Enhanced restoration of in situ-damaged hairs by intradermal transplantation of trichogenous dermal cells.
Yamao M1, Inamatsu M, Okada T, Ogawa Y, Tateno C, Yoshizato K.
Author information
1PhoenixBio Co. Ltd, Hiroshima, Japan.
Abstract
We developed a nude rat model for determining the capacity of trichogenous cells to restore in vivo-damaged hair follicles (HFs). A surgical scalpel was inserted into the rat's dermis to generate the in vivo-damaged pelage HFs, the HFs whose lower parts were lost, but the upper parts containing sebaceous and bulge regions remained intact.

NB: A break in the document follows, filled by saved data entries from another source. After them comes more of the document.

==> src/rtl/llc_mem_responder_if.sv <==
// Line-request, line-response and word-bus signals of the LLC memory responder.
// slave = responder side, master = LLC core / SoC memory side.
interface llc_mem_responder_if #(
  parameter int unsigned WORD_BITS      = 64,
  parameter int unsigned WORDS_PER_LINE = 2,
  parameter int unsigned ADDR_BITS      = 32
);
  localparam int unsigned LINE_BITS      = WORD_BITS * WORDS_PER_LINE;
  localparam int unsigned OFF_BITS       = $clog2(WORD_BITS / 8) + $clog2(WORDS_PER_LINE);
  localparam int unsigned LINE_ADDR_BITS = ADDR_BITS - OFF_BITS;

  logic                      mem_req_valid;
  logic                      mem_req_ready;
  logic                      mem_req_hwrite;
  logic [LINE_ADDR_BITS-1:0] mem_req_addr;
  logic [LINE_BITS-1:0]      mem_req_line;
  logic                      mem_rsp_valid;
  logic                      mem_rsp_ready;
  logic [LINE_BITS-1:0]      mem_rsp_line;
  logic                      bus_valid;
  logic                      bus_ready;
  logic                      bus_write;
  logic [ADDR_BITS-1:0]      bus_addr;
  logic [WORD_BITS-1:0]      bus_wdata;
  logic                      bus_rvalid;
  logic [WORD_BITS-1:0]      bus_rdata;

  modport slave (
    input  mem_req_valid, mem_req_hwrite, mem_req_addr, mem_req_line,
    input  mem_rsp_ready, bus_ready, bus_rvalid, bus_rdata,
    output mem_req_ready, mem_rsp_valid, mem_rsp_line,
    output bus_valid, bus_write, bus_addr, bus_wdata
  );

  modport master (
    output mem_req_valid, mem_req_hwrite, mem_req_addr, mem_req_line,
    output mem_rsp_ready, bus_ready, bus_rvalid, bus_rdata,
    input  mem_req_ready, mem_rsp_valid, mem_rsp_line,
    input  bus_valid, bus_write, bus_addr, bus_wdata
  );
endinterface
$ cat src/rtl/man_encoding_master.sv
// Manchester frame transmitter: serialises {ST,SB,A4..A0,I4..I0,PB,EB} MSB first,
// then holds the line idle-high for a fixed pause before accepting the next start.
module man_encoding_master #(
  parameter int unsigned HALF_BIT  = 36,
  parameter int unsigned FRAME_LEN = 14,
  parameter int unsigned PAUSE_LEN = 216
) (
  input  logic       clk_in,
  input  logic       rst,
  input  logic       start,
  input  logic       sb,
  input  logic [4:0] addr,
  input  logic [4:0] info,
  output logic       ready,
  output logic       busy,
  output logic       done,
  output logic       manchester
);

  localparam int unsigned HW = (HALF_BIT > 1) ? $clog2(HALF_BIT) : 1;
  localparam int unsigned BW = (FRAME_LEN > 1) ? $clog2(FRAME_LEN) : 1;
  localparam int unsigned PW = (PAUSE_LEN > 1) ? $clog2(PAUSE_LEN) : 1;

  typedef enum logic [1:0] {
    IDLE  = 2'd0,
    SEND  = 2'd1,
    PAUSE = 2'd2
  } state_t;

  state_t               state;
  logic [FRAME_LEN-1:0] shreg;
  logic [HW-1:0]        half_cnt;
  logic [BW-1:0]        bit_idx;
  logic [PW-1:0]        pause_cnt;
  logic                 phase;

  logic        parity_c;
  logic [13:0] frame_c;
  logic        half_last_c;
  logic        bit_last_c;
  logic        pause_last_c;
  logic        done_next_c;

  // Frame assembly with even parity over SB, address and info
  always_comb begin
    parity_c     = ^{sb, addr, info};
    frame_c      = {1'b0, sb, addr, info, parity_c, 1'b1};
    half_last_c  = (half_cnt == HW'(HALF_BIT - 1));
    bit_last_c   = (bit_idx == '0);
    pause_last_c = (pause_cnt == PW'(PAUSE_LEN - 1));
    // done is registered, so it is armed one cycle before the final EB cycle
    done_next_c  = phase && bit_last_c && (half_cnt == HW'(HALF_BIT - 2));
  end

  always_ff @(posedge clk_in or posedge rst) begin
    if (rst) begin
      state      <= IDLE;
      shreg      <= '0;
      half_cnt   <= '0;
      bit_idx    <= '0;
      pause_cnt  <= '0;
      phase      <= 1'b0;
      manchester <= 1'b1;
      ready      <= 1'b1;
      busy       <= 1'b0;
      done       <= 1'b0;
    end else begin
      done <= 1'b0;
      case (state)
        IDLE: begin
          if (start) begin
            state      <= SEND;
            shreg      <= FRAME_LEN'(frame_c);
            manchester <= ~frame_c[13];
            half_cnt   <= '0;
            bit_idx    <= BW'(FRAME_LEN - 1);
            phase      <= 1'b0;
            ready      <= 1'b0;
            busy       <= 1'b1;
          end
        end

        SEND: begin
          done <= done_next_c;
          if (!half_last_c) begin
            half_cnt <= half_cnt + HW'(1);
          end else begin
            half_cnt <= '0;
            if (!phase) begin
              phase      <= 1'b1;
              manchester <= shreg[FRAME_LEN-1];
            end else if (!bit_last_c) begin
              // Next bit starts with the inverse of its value
              phase      <= 1'b0;
              bit_idx    <= bit_idx - BW'(1);
              shreg      <= shreg << 1;
              manchester <= ~shreg[FRAME_LEN-2];
            end else begin
              state      <= PAUSE;
              phase      <= 1'b0;
              shreg      <= '0;
              pause_cnt  <= '0;
              manchester <= 1'b1;
            end
          end
        end

        PAUSE: begin
          manchester <= 1'b1;
          if (pause_last_c) begin
            state     <= IDLE;
            pause_cnt <= '0;
            ready     <= 1'b1;
            busy      <= 1'b0;
          end else begin
            pause_cnt <= pause_cnt + PW'(1);
          end
        end

        default: begin
          state      <= IDLE;
          manchester <= 1'b1;
          ready      <= 1'b1;
          busy       <= 1'b0;
        end
      endcase
    end
  end

endmodule

$ cat config.mk
export PLATFORM = sky130hd
export DESIGN_NAME = man_encoding_master
export DESIGN_NICKNAME = d
export VERILOG_FILES = /design/src/rtl/man_encoding_master.sv
export SDC_FILE = /design/constraint.sdc
export NUM_CORES = 1
export LEC_CHECK = 0
export ABC_AREA = 1
export BUFFER_PORTS_ARGS = -buffer_cell sky130_fd_sc_hd__buf_2
export CAP_MARGIN = 40
export CORE_ASPECT_RATIO = 1.75
export CORE_MARGIN = 3
export CORE_UTILIZATION = 50
export CTS_CLUSTER_SIZE = 20
export DETAILED_ROUTE_END_ITERATION = 16
export PLACE_DENSITY = 0.69
export SLEW_MARGIN = 25
export SYNTH_ARGS = -nofsm -noshare
export SYNTH_HDL_FRONTEND = slang
export SYNTH_SLANG_ARGS = --single-unit
$ cat constraint.sdc
create_clock -name clk_in -period 3.3 [get_ports clk_in]
set_clock_uncertainty 0.1 [all_clocks]
set_input_delay 0.66 -clock clk_in [delete_from_list [all_inputs] [get_ports clk_in]]
set_output_delay 0.66 -clock clk_in [all_outputs]
set_load 0.03 [all_outputs]
==> results by stage <==
Critical path:
- Counting both buffers and inverters, the worst setup path holds a total of 2.
- Data arrives at the worst endpoint at 2.04 ns.
- The delay of the slowest cell on the worst path is 0.40 ns.
- STA classifies the critical path startpoint as a register.
- Broken down by cell family, the worst path's largest delay share belongs to simple AND/OR/NAND/NOR gates.
- The most used cell along the critical path is nand2_1.
- At the worst endpoint, the required time is 3.41 ns.
- The worst setup path is of the register to register kind.
- Along the worst path, the maximum fanout reaches 14.
- In this run the critical register-to-register path is launched from half_cnt[0].
- The worst flop-to-flop path endpoint is shreg[3].
- For this design, the slowest cell found on the critical path is dfrtp_1.
- The worst reg-to-reg path cell count is 9.
- Traced cell by cell, the critical path runs through ha_1, nand4_1, nand2_1, nand2_1, inv_2, nand2_4, inv_1, nand2_1, o21ai_0.
- The worst-case register-to-register setup slack is 1.37 ns.
- The worst setup path is captured at a register.

Layout:
- The post-layout net count is 323.
- The top cell types in the final layout, fill and taps aside, are nand2_1, inv_1, dfrtp_1.
- The repair_antennas step left the layout with diodes totalling 0.
- The fraction of final layout cells sized beyond drive strength 1 is 0.121.
- Leaving out fill and tap cells, the most frequent cell in the layout is nand2_1.
- Relative to the synthesized area, the layout overhead comes to 11.9%.
- The number of filler instances in the final layout is 385.

Clocking:
- The root cell of the clock tree is clkbuf_8.
- The depth of the CTS H-tree is 2.
- The hold buffer count at CTS is 0.
- The clock edge transition at the registers on the reported setup and hold paths is 0.08 ns.
- CTS saw 39 sinks.
- The number of buffers created by CTS is 5.
- The buffers inserted during post-CTS setup optimization is 0.
- TritonCTS built the clock tree.
- The clock insertion delay at the later pin of the skew report is 0.29 ns.
- The post-cts resize count is 0.
- Counting along the longest clock path gives a buffer depth of 2.

Drt:
- The detailed router's first-iteration violation count is 67.
- In the routed layout, each cell is associated on average with a via count of 5.25.
- Dividing the detail-routed wire length by the instance count gives 12.7 µm.
- The number of vias after detailed routing is 1,857.
- The number of routed nets with antenna violations is 0.
- The count of unresolved DRC violations after routing is 0.
- For this block, the routed nets add up to 4500 µm of wire.
- For this run, the detailed router's first-pass iteration total came to 4.

Power:
- The total power is 1.71 mW.
- The net switching component of the power is 0.612 mW.
- The clock network fraction of total power is 0.242.
- Summed over all cells, the static leakage comes to 1.28 nW.
- The fraction of power spent switching nets is 0.357.
- For this design the ratio of total power to cell area is 713 nW/µm².
- The share of total power dissipated in sequential elements is 0.444.
- The combinational power share is 0.314.
- The worst ir drop on vdd is 0.000366 V.
- The internal power contribution is 1.10 mW.

Timing:
- The worst-margin pin slew is 0.487 ns.
- Setup repair after global routing left no endpoint under its margin.
- The number of setup violations in the final report is 0.
- The highest attainable clock frequency is 519 MHz.
- The hold violation count in the final report is 0.
- Setup total negative slack on the finished layout was measured at 0 ns.
- The time the worst path needs with I/O delays and setup is 1.93 ns.
- The worst pin sits at a relative slew slack of 0.674.
- The setup slack after layout is 1.37 ns.
- The ratio of final minimum period to clock period is 0.584.
- The max-slew violation count is 0.

Die:
- The height of the die is 92.7 µm.
- The horizontal die dimension is 55.6 µm.
- The area of the die is 5150 µm².
- The core outline area is 4020 µm².
- For this configuration, the core starts out at a cell density of 0.535.
- The number of primary I/O pins is 18.
- The initialized floorplan defines 30 standard-cell rows.

Min path:
- The path class of the tightest hold or removal check is primary input to asynchronous set/reset pin.

Place:
- The worst setup slack before clock tree synthesis is 1.18 ns.
- The weighted congestion at the end of routability-driven global placement is 0.849.
- Summed over all nets, the half-perimeter wirelength after detailed placement is 3500 µm.
- Input and output buffers added on the ports amount to 17.

GRT:
- The first global-routing pass estimated 7990 µm of wire.
- The number of antenna violations at the first check in global routing is 0.
- The via count of the first global-routing pass came to 1,792.
- The total global routing overflow is 0.
- The combined global-route utilization of all metal layers is 0.193.
- The largest net degree at the start of global routing is 40.

Synthesis:
- The synthesized design contains 39 register bits.
- In the synthesized netlist, the number of instances is 282.
- The cell area that synthesis handed to floorplanning was 2150 µm².
- The sequential element share of the synthesized area is 0.455.
- The Yosys step of the flow raised 0 warnings.
- The netlist uses 29 different library cells.
- The post-synthesis net count is 300.
- Each instance of the synthesized netlist takes up on average 7.62 µm².

Outcome:
- The run finished with clean final reports.

Job:
- The tool flagged a number of max-cap violations equal to 0.
-- flip-flops by register name, indices dropped and copies added, names as in the netlist --
register / count
shreg: 14
pause_cnt: 8
half_cnt: 6
bit_idx: 4
state: 2
busy: 1
done: 1
manchester: 1
phase: 1
ready: 1
-- power groups by stage --
| stage | Sequential, mW | Combinational [mW] | Clock, mW |
|---|---|---|---|
| 3_5_place_dp | 0.769 | 0.538 | 0 |
| 2_1_floorplan | 0.782 | 0.370 | 0 |
| 6_report | 0.761 | 0.537 | 0.415 |
| 3_3_place_gp | 0.765 | 0.523 | 0 |
| 4_1_cts | 0.762 | 0.541 | 0.421 |
| 5_1_grt | 0.783 | 0.614 | 0.438 |
-- layer usage --
layer	global-route usage	wire, µm	vias up
met1	0.205	1680	869
met4	0.0690	118	0
met3	0.0307	167	9
li1	-	-	939
met5	0	0	-
met2	0.372	2530	40
-- final cells by class --
class                           instances  area, µm²  share of cell area
Clock inverter                          2       35.0              0.0146
Tap cell                               48       60.1              0.0250
Inverter                               50        188              0.0781
Sequential cell                        39        978               0.407
Multi-Input combinational cell        191        967               0.402
Timing Repair Buffer                   18       92.6              0.0385
Clock buffer                            6       82.6              0.0344
-- cells in the mapped netlist, drive strengths merged --
master,instances,area share
nand2,85,0.15
nor2,24,0.049
o31ai,1,0.0058
o22ai,4,0.012
clkbuf,1,0.0017
xnor2,2,0.0082
nand4,7,0.020
a211oi,1,0.0035
nand3,17,0.040
dfstp,2,0.024
a21oi,6,0.021
inv,50,0.087
dfrtp,37,0.43
a31oi,1,0.0029
xor2,7,0.029
ha,4,0.023
o211ai,4,0.014
nor3,3,0.0070
o41ai,1,0.0041
o21ai,21,0.049
o21a,1,0.0035
a22oi,2,0.0070
buf,1,0.0052
-- worst register-to-register path, delay by kind of cell, from the launching register on --
| kind | cells | cell delay [ns] |
|---|---|---|
| adder cells (fa/ha/maj) | 1 | 0.23 |
| flip-flops | 1 | 0.40 |
| buffers and inverters | 2 | 0.36 |
| AO/OA/AOI/OAI | 1 | 0.08 |
| AND/OR/NAND/NOR | 5 | 0.67 |
-- how the worst max path moves through the flow --
| stage | start | to | depth (start not counted) |
|---|---|---|---|
| final | half_cnt[0] | shreg[3] | 9 |
| after global routing | half_cnt[1] | shreg[2] | 9 |
| after CTS | half_cnt[0] | shreg[3] | 9 |
| after detailed placement | start | shreg[3] | 11 |
| after global placement | start | shreg[3] | 11 |
| after floorplan | start | shreg[7] | 10 |
-- logic make-up after synthesis --
group | count (synthesis) | share of synthesized area
AOI/OAI and AO/OA | 42 | 0.122
xor gates and xnor gates | 9 | 0.0367
adders and majority gates | 4 | 0.0233
buffers and inverters | 52 | 0.0943
DFF | 39 | 0.455
and+or+nand+nor | 136 | 0.268
-- through the flow --
stage          area [µm²]  utilization  std cells  hold WS, ns
2_1_floorplan        2150            -        282        0.349
3_3_place_gp         2290        0.569        346        0.368
3_5_place_dp         2290        0.569        346        0.379
4_1_cts              2400        0.598        354        0.393
5_1_grt              2400        0.598        354        0.411
6_report             2400        0.598        354        0.367
Power figures use the tool's default switching activity.
## config.mk

```make
export PLATFORM = sky130hd
export DESIGN_NAME = result_requant_my_flat
export DESIGN_NICKNAME = d
export VERILOG_FILES = /design/src/rtl/result_requant_my_if.sv /design/src/rtl/result_requant_my.sv /design/src/flat_wrapper.sv
export SDC_FILE = /design/constraint.sdc
export NUM_CORES = 1
export LEC_CHECK = 0
export ABC_AREA = 1
export BUFFER_PORTS_ARGS = -buffer_cell sky130_fd_sc_hd__buf_4
export CAP_MARGIN = 0
export CORE_MARGIN = 8
export CORE_UTILIZATION = 55
export CTS_CLUSTER_DIAMETER = 80
export DETAILED_ROUTE_END_ITERATION = 6
export PLACE_DENSITY = 0.86
export SKIP_CTS_REPAIR_TIMING = 1
export SLEW_MARGIN = 20
export SYNTH_ARGS = -nofsm -noshare
export SYNTH_HDL_FRONTEND = slang
export SYNTH_SLANG_ARGS = --single-unit
```

## constraint.sdc

```tcl
create_clock -name S_AXI_ACLK -period 11.8 [get_ports S_AXI_ACLK]
set_input_delay 1.18 -clock S_AXI_ACLK [delete_from_list [all_inputs] [get_ports S_AXI_ACLK]]
set_output_delay 1.18 -clock S_AXI_ACLK [all_outputs]
set_load 0.01 [all_outputs]
```
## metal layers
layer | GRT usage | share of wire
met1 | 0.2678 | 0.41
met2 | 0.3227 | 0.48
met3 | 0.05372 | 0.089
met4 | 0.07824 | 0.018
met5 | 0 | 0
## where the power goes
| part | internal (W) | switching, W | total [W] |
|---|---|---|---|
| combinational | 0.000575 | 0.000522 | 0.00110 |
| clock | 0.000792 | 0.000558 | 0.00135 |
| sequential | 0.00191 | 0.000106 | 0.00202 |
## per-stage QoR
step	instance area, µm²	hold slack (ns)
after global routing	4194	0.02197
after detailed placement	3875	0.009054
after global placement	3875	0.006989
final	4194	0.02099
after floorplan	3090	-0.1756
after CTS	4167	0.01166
$ cat src/rtl/s_axil_pkg.sv
// Shared encodings for the AXI4-Lite write slave of the DFX sequencer register file.
package s_axil_pkg;

  typedef enum logic [1:0] {
    ST_COLLECT = 2'd0,
    ST_COMMIT  = 2'd1,
    ST_RESP    = 2'd2
  } state_t;

  localparam logic [1:0] BANK_SEL_BANK0 = 2'b00;
  localparam logic [1:0] BANK_SEL_BANK1 = 2'b01;

  localparam logic [1:0] RESP_OKAY   = 2'b00;
  localparam logic [1:0] RESP_SLVERR = 2'b10;

  localparam int BANK0_OFF_CONTROL = 0;
  localparam int BANK0_OFF_ENDCNT  = 3;

  // Bit positions inside the bank0 one-hot set vector.
  localparam int BANK0_SET_CONTROL = 0;
  localparam int BANK0_SET_ENDCNT  = 1;
  localparam int BANK0_NUM_SETS    = 2;

  localparam int BANK1_REG_SRC_ADDR = 0;
  localparam int BANK1_REG_SRC_SIZE = 1;
  localparam int BANK1_REG_DES_ADDR = 2;
  localparam int BANK1_REG_DES_SIZE = 3;
  localparam int BANK1_REG_STATUS   = 4;
  localparam int BANK1_REG_PROFILE  = 5;

endpackage
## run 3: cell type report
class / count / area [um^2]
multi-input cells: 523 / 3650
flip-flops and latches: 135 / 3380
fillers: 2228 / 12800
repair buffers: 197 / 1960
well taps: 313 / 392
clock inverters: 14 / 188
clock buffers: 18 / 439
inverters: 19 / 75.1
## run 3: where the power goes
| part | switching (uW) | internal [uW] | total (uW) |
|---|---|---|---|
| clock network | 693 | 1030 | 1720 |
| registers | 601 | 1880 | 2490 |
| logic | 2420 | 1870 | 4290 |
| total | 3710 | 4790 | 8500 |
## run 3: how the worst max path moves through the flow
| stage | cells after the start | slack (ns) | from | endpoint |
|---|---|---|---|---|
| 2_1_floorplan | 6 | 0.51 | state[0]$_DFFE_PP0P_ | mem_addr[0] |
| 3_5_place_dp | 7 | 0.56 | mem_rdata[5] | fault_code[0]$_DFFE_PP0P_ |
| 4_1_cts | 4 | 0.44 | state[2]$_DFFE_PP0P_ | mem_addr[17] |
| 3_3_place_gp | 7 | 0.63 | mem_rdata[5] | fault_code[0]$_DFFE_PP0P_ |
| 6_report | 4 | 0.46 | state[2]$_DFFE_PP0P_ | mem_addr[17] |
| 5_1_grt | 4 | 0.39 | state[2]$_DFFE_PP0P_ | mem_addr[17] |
==> src/rtl/fp_sub_seq_32bit.sv <==
// rtl/fp_sub_seq_32bit.sv - multi-cycle IEEE-754 single-precision subtractor, result = a - b
// Define FPS_ROUND_NEAREST_EN for round-to-nearest-even in PACK; the default build truncates.
module fp_sub_seq_32bit #(
  parameter int          NORM_SHIFT = 1,
  parameter logic [31:0] CANON_NAN  = 32'h7FC00000
) (
  input  logic        clk,
  input  logic        rst,
  input  logic        in_valid,
  output logic        in_ready,
  input  logic [31:0] a,
  input  logic [31:0] b,
  output logic        out_valid,
  input  logic        out_ready,
  output logic [31:0] result
);

  typedef enum logic [2:0] {
    S_IDLE,
    S_UNPACK,
    S_ADD,
    S_NORM,
    S_PACK,
    S_DONE
  } state_t;

  localparam logic [4:0] NSH = 5'(NORM_SHIFT);

  state_t      state_q, state_d;
  logic [31:0] opa_q, opa_d, opb_q, opb_d;
  logic        sign_q, sign_d, sub_q, sub_d, zero_q, zero_d;
  logic [9:0]  exp_q, exp_d;
  logic [26:0] x_q, x_d, y_q, y_d, mant_q, mant_d;
  logic [4:0]  k_q, k_d;
  logic [31:0] result_q, result_d;

  function automatic logic [4:0] lzc27(input logic [26:0] v);
    logic [4:0] n;
    logic       found;
    n     = 5'd0;
    found = 1'b0;
    for (int i = 26; i >= 0; i--) begin
      if (v[i]) found = 1'b1;
      else if (!found) n = n + 5'd1;
    end
    return n;
  endfunction

  logic        a_nan, a_inf, b_nan, b_inf;
  assign a_nan = (&a[30:23]) & (|a[22:0]);
  assign a_inf = (&a[30:23]) & ~(|a[22:0]);
  assign b_nan = (&b[30:23]) & (|b[22:0]);
  assign b_inf = (&b[30:23]) & ~(|b[22:0]);

  // Operand alignment; b is negated here so the rest of the datapath is a plain signed add.
  logic [7:0]  ea, eb, ex, ey, d;
  logic [23:0] ma, mb, mx, my;
  logic        sb_eff, a_ge, sx;
  logic [26:0] y_ext, y_sh, y_al;
  logic        y_lost;
  assign ea     = opa_q[30:23];
  assign eb     = opb_q[30:23];
  assign ma     = {|ea, opa_q[22:0]};
  assign mb     = {|eb, opb_q[22:0]};
  assign sb_eff = ~opb_q[31];
  assign a_ge   = opa_q[30:0] >= opb_q[30:0];
  assign ex     = a_ge ? ea : eb;
  assign mx     = a_ge ? ma : mb;
  assign sx     = a_ge ? opa_q[31] : sb_eff;
  assign ey     = a_ge ? eb : ea;
  assign my     = a_ge ? mb : ma;
  assign d      = ex - ey;
  assign y_ext  = {my, 3'b000};
  assign y_sh   = y_ext >> d;
  assign y_lost = |(y_ext & ((27'd1 << d) - 27'd1));
  assign y_al   = (d >= 8'd27) ? {26'd0, |my} : (y_sh | {26'd0, y_lost});

  logic [27:0] sum28;
  logic [4:0]  lz, sh;
  assign sum28 = sub_q ? ({1'b0, x_q} - {1'b0, y_q}) : ({1'b0, x_q} + {1'b0, y_q});
  assign lz    = lzc27(sum28[26:0]);
  assign sh    = (k_q < NSH) ? k_q : NSH;

  logic        rnd_up;
  logic [24:0] m25;
  logic [22:0] frac;
  logic [9:0]  exp_r;
`ifdef FPS_ROUND_NEAREST_EN
  assign rnd_up = mant_q[2] & (mant_q[1] | mant_q[0] | mant_q[3]);
`else
  assign rnd_up = 1'b0;
`endif
  assign m25   = {1'b0, mant_q[26:3]} + {24'd0, rnd_up};
  assign frac  = m25[24] ? m25[23:1] : m25[22:0];
  assign exp_r = exp_q + {9'd0, m25[24]};

  always_comb begin
    state_d   = state_q;
    opa_d     = opa_q;
    opb_d     = opb_q;
    sign_d    = sign_q;
    sub_d     = sub_q;
    zero_d    = zero_q;
    exp_d     = exp_q;
    x_d       = x_q;
    y_d       = y_q;
    mant_d    = mant_q;
    k_d       = k_q;
    result_d  = result_q;
    in_ready  = 1'b0;
    out_valid = 1'b0;
    case (state_q)
      S_IDLE: begin
        in_ready = 1'b1;
        if (in_valid) begin
          if (a_nan || b_nan || (a_inf && b_inf && (a[31] == b[31]))) begin
            result_d = CANON_NAN;
            state_d  = S_DONE;
          end else if (a_inf) begin
            result_d = a;
            state_d  = S_DONE;
          end else if (b_inf) begin
            result_d = {~b[31], 8'hFF, 23'd0};
            state_d  = S_DONE;
          end else begin
            opa_d   = (a[30:23] == 8'd0) ? {a[31], 31'd0} : a;
            opb_d   = (b[30:23] == 8'd0) ? {b[31], 31'd0} : b;
            state_d = S_UNPACK;
          end
        end
      end
      S_UNPACK: begin
        x_d     = {mx, 3'b000};
        y_d     = y_al;
        exp_d   = {2'b00, ex};
        sign_d  = sx;
        sub_d   = opa_q[31] ^ sb_eff;
        zero_d  = 1'b0;
        state_d = S_ADD;
      end
      S_ADD: begin
        if (sum28 == 28'd0) begin
          zero_d  = 1'b1;
          sign_d  = 1'b0;
          mant_d  = 27'd0;
          state_d = S_PACK;
        end else if (sum28[27]) begin
          mant_d  = {sum28[27:2], sum28[1] | sum28[0]};
          exp_d   = exp_q + 10'd1;
          state_d = S_PACK;
        end else begin
          mant_d  = sum28[26:0];
          k_d     = lz;
          state_d = (lz != 5'd0) ? S_NORM : S_PACK;
        end
      end
      S_NORM: begin
        if (exp_q <= {5'd0, sh}) begin
          zero_d  = 1'b1;
          state_d = S_PACK;
        end else begin
          mant_d = mant_q << sh;
          exp_d  = exp_q - {5'd0, sh};
          k_d    = k_q - sh;
          if (k_q == sh) state_d = S_PACK;
        end
      end
      S_PACK: begin
        if (zero_q) result_d = {sign_q, 31'd0};
        else if (exp_r >= 10'd255) result_d = {sign_q, 8'hFF, 23'd0};
        else result_d = {sign_q, exp_r[7:0], frac};
        state_d = S_DONE;
      end
      S_DONE: begin
        out_valid = 1'b1;
        if (out_ready) state_d = S_IDLE;
      end
      default: state_d = S_IDLE;
    endcase
  end

  always_ff @(posedge clk) begin
    if (rst) begin
      state_q  <= S_IDLE;
      opa_q    <= 32'd0;
      opb_q    <= 32'd0;
      sign_q   <= 1'b0;
      sub_q    <= 1'b0;
      zero_q   <= 1'b0;
      exp_q    <= 10'd0;
      x_q      <= 27'd0;
      y_q      <= 27'd0;
      mant_q   <= 27'd0;
      k_q      <= 5'd0;
      result_q <= 32'd0;
    end else begin
      state_q  <= state_d;
      opa_q    <= opa_d;
      opb_q    <= opb_d;
      sign_q   <= sign_d;
      sub_q    <= sub_d;
      zero_q   <= zero_d;
      exp_q    <= exp_d;
      x_q      <= x_d;
      y_q      <= y_d;
      mant_q   <= mant_d;
      k_q      <= k_d;
      result_q <= result_d;
    end
  end

  assign result = result_q;

endmodule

Dermal papilla cells (DPCs) and dermal sheath cells (DSCs) from EGFP transgenic rat vibrissae were propagated in culture, and each alone (DPC or DSC) or a mixture (DPC/DSC) was transplanted into the intradermal path made by a scalpel. It was found that the in vivo-damaged HFs had hair self-restoration ability, and the transplanted trichogenic dermal cells prominently enhanced this ability, DPC/DSC transplants being more effective in enhancement than DPC or DSC alone. The restored bulbs contained EGFP-positive cells, shed their original straight shafts, generated new shafts, and further developed into hairs with a sebaceous gland and bulge structures by ~6 weeks post-transplantation. Compared to the preceding animal models, this model is less invasive, requires fewer donor cells and allows repeated operations with higher reproducibility and accuracy. The present study suggests that conditions causing in situ-damaged HFs, such as androgenic alopecia, in which HFs are damaged and miniaturized, can be restored by functional trichogenous dermal cell transplantation therapy. Copyright © 2015 John Wiley & Sons, Ltd.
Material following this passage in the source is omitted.